The conclusion we draw from our results is that the subprime crisis has been the most contagious for the Asian stock markets, directly affecting multiple channels of financing and liquidity (Allen and Gale, 1999, Brunnermeier and Pedersen, 2009), and thereby, converting a liquidity contagion to a stock market contagion. Additionally, the impact of this crisis was more severe than the Asian crisis as there was a greater degree of integration of Asian stock markets with the global stock markets, especially the USA in 2007, as compared to the era of 1997 (Cyn-Young, 2013). As a result, the flight-to-quality could have become more intense during the US subprime crisis as compared to the Asian crisis. The Eurozone debt crisis had the weakest impact on the Asian stock markets, spreading only in those regions which were under a significant economic influence of the euro (Mohti et al., 2019). In fact, the results imply a negative contagion and stock market decoupling during this crisis (Samarakoon, 2017). The COVID-19 crisis originated as a health crisis and affected the real sector in terms of demand and supply mismatch. The pandemic came in waves across different countries and economic activity kept rising in each country as it eased its lockdown conditions. Hence, it did not get priced into the stock markets. Companies learnt to operate under lockdown and were able to manage profitability by cutting down costs. Hence, the impact of COVID-19 pandemic was less contagious for stock markets compared to the longer impact of the liquidity crisis caused by subprime.

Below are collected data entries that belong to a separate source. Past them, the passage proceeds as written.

[src/rtl/dead_time_pkg.sv]
// Shared types and defaults for the multi-channel dead-time generator.
package dead_time_pkg;

   localparam int DT_WIDTH_DEF = 16;
   localparam int NUM_CH_DEF   = 4;

   typedef enum logic [2:0] {
      ST_OFF,
      ST_DT_HI,
      ST_HI,
      ST_DT_LO,
      ST_LO
   } dt_state_e;

endpackage

[src/rtl/dt_channel.sv]
// One complementary pair: state machine, dead-time down-counter and
// registered gate-drive decode.
module dt_channel
   import dead_time_pkg::*;
#(
   parameter int DT_WIDTH = DT_WIDTH_DEF
) (
   input  logic                MClk,
   input  logic                Rst,
   input  logic                Kill,
   input  logic                PwmIn,
   input  logic [DT_WIDTH-1:0] DtRise,
   input  logic [DT_WIDTH-1:0] DtFall,
   output logic                SHi,
   output logic                SLo,
   output logic                DtBusy
);

   localparam logic [DT_WIDTH-1:0] ONE = DT_WIDTH'(1);

   dt_state_e           r_state;
   logic [DT_WIDTH-1:0] r_cnt;
   logic                r_from_off;
   logic                r_shi;
   logic                r_slo;
   logic                r_busy;

   dt_state_e           w_nxt;
   logic [DT_WIDTH-1:0] w_cnt;
   logic                w_from_off;
   logic                w_rise_zero;
   logic                w_fall_zero;

   assign w_rise_zero = (DtRise == '0);
   assign w_fall_zero = (DtFall == '0);

   always_comb begin
      w_nxt      = r_state;
      w_cnt      = r_cnt;
      w_from_off = r_from_off;
      if (Kill) begin
         w_nxt = ST_OFF;
      end else begin
         unique case (r_state)
            ST_OFF: begin
               w_from_off = 1'b1;
               if (PwmIn) begin
                  w_cnt = DtRise;
                  w_nxt = w_rise_zero ? ST_HI : ST_DT_HI;
               end else begin
                  w_cnt = DtFall;
                  w_nxt = w_fall_zero ? ST_LO : ST_DT_LO;
               end
            end
            ST_HI: begin
               if (!PwmIn) begin
                  w_from_off = 1'b0;
                  w_cnt      = DtFall;
                  w_nxt      = w_fall_zero ? ST_LO : ST_DT_LO;
               end
            end
            ST_LO: begin
               if (PwmIn) begin
                  w_from_off = 1'b0;
                  w_cnt      = DtRise;
                  w_nxt      = w_rise_zero ? ST_HI : ST_DT_HI;
               end
            end
            ST_DT_HI: begin
               // Abort: after OFF neither side was on, so retarget with a full load
               if (!PwmIn) begin
                  if (r_from_off) begin
                     w_cnt = DtFall;
                     w_nxt = w_fall_zero ? ST_LO : ST_DT_LO;
                  end else begin
                     w_nxt = ST_LO;
                  end
               end else if (r_cnt <= ONE) begin
                  w_cnt = '0;
                  w_nxt = ST_HI;
               end else begin
                  w_cnt = r_cnt - ONE;
               end
            end
            ST_DT_LO: begin
               if (PwmIn) begin
                  if (r_from_off) begin
                     w_cnt = DtRise;
                     w_nxt = w_rise_zero ? ST_HI : ST_DT_HI;
                  end else begin
                     w_nxt = ST_HI;
                  end
               end else if (r_cnt <= ONE) begin
                  w_cnt = '0;
                  w_nxt = ST_LO;
               end else begin
                  w_cnt = r_cnt - ONE;
               end
            end
            default: w_nxt = ST_OFF;
         endcase
      end
   end

   always_ff @(posedge MClk) begin
      if (Rst) begin
         r_state    <= ST_OFF;
         r_cnt      <= '0;
         r_from_off <= 1'b0;
         r_shi      <= 1'b0;
         r_slo      <= 1'b0;
         r_busy     <= 1'b0;
      end else begin
         r_state    <= w_nxt;
         r_cnt      <= w_cnt;
         r_from_off <= w_from_off;
         r_shi      <= (w_nxt == ST_HI);
         r_slo      <= (w_nxt == ST_LO);
         r_busy     <= (w_nxt == ST_DT_HI) || (w_nxt == ST_DT_LO);
      end
   end

   assign SHi    = r_shi;
   assign SLo    = r_slo;
   assign DtBusy = r_busy;

endmodule
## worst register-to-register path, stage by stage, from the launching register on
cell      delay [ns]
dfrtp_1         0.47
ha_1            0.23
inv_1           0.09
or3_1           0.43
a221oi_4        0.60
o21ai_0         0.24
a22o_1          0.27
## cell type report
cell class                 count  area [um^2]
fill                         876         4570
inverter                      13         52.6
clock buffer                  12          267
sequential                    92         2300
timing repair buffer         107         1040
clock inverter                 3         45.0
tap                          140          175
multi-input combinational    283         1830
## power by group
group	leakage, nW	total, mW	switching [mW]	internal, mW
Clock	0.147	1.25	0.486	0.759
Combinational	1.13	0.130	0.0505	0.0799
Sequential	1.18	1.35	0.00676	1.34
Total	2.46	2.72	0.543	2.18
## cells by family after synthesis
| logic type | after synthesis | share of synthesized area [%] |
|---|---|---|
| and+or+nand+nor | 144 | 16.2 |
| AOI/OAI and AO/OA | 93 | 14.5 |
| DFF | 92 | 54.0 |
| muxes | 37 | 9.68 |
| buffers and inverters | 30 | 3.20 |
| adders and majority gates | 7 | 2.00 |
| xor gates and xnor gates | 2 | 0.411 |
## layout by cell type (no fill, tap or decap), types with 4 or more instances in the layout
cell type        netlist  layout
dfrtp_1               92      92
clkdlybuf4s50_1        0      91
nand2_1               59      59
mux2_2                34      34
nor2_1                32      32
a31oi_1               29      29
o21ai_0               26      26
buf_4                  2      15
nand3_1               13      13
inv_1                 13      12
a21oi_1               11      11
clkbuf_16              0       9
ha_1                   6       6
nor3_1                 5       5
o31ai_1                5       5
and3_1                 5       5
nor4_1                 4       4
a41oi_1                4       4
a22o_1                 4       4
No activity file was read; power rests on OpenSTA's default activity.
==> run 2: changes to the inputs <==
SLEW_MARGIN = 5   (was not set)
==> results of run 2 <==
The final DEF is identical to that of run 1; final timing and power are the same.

The contagion study in the current paper has several implications for both policymakers and investors. The recurrence of contagion shows that policymakers need to strengthen the fundamentals, such as reduction of information asymmetry if they want markets to rebound from repeated external shocks. If markets are depreciating as a result of panic, the first priority of policymakers should be to calm market sentiments. Learnings from past mistakes and experiences must be used to improve the design of institutions, policies, and market laws, thus reducing the frequency and severity of financial crises. A comparative view of contagions can give policymakers and regulators an insight into devising multifarious approaches to prevent events of varied economic causes and protect their home economies. These findings may also be useful to foreign investors to understand which stock markets can be used as prospective destinations for diversification, given that they have been least affected during any of the four crises. International investors can understand how their portfolio allocation and rebalancing actions can spread the crisis to other markets, which makes following a herding approach risky. Overall, the paper offers a new perspective on varying degrees of stock market linkages in the form of contagion across crises of different economic significance. The research on COVID-19 is still new and evolving, and more studies on the contagious effects of COVID-19 are warranted given that the crisis is still ongoing. It is only when the pandemic converts into an epidemic and data for longer periods is available, we can conclude about its severity versus other crises. The current study can also be extended to non-Asian markets. This would enable a comparative analysis of markets worldwide, which would further strengthen our findings.

Data Availability

Data will be made available on request.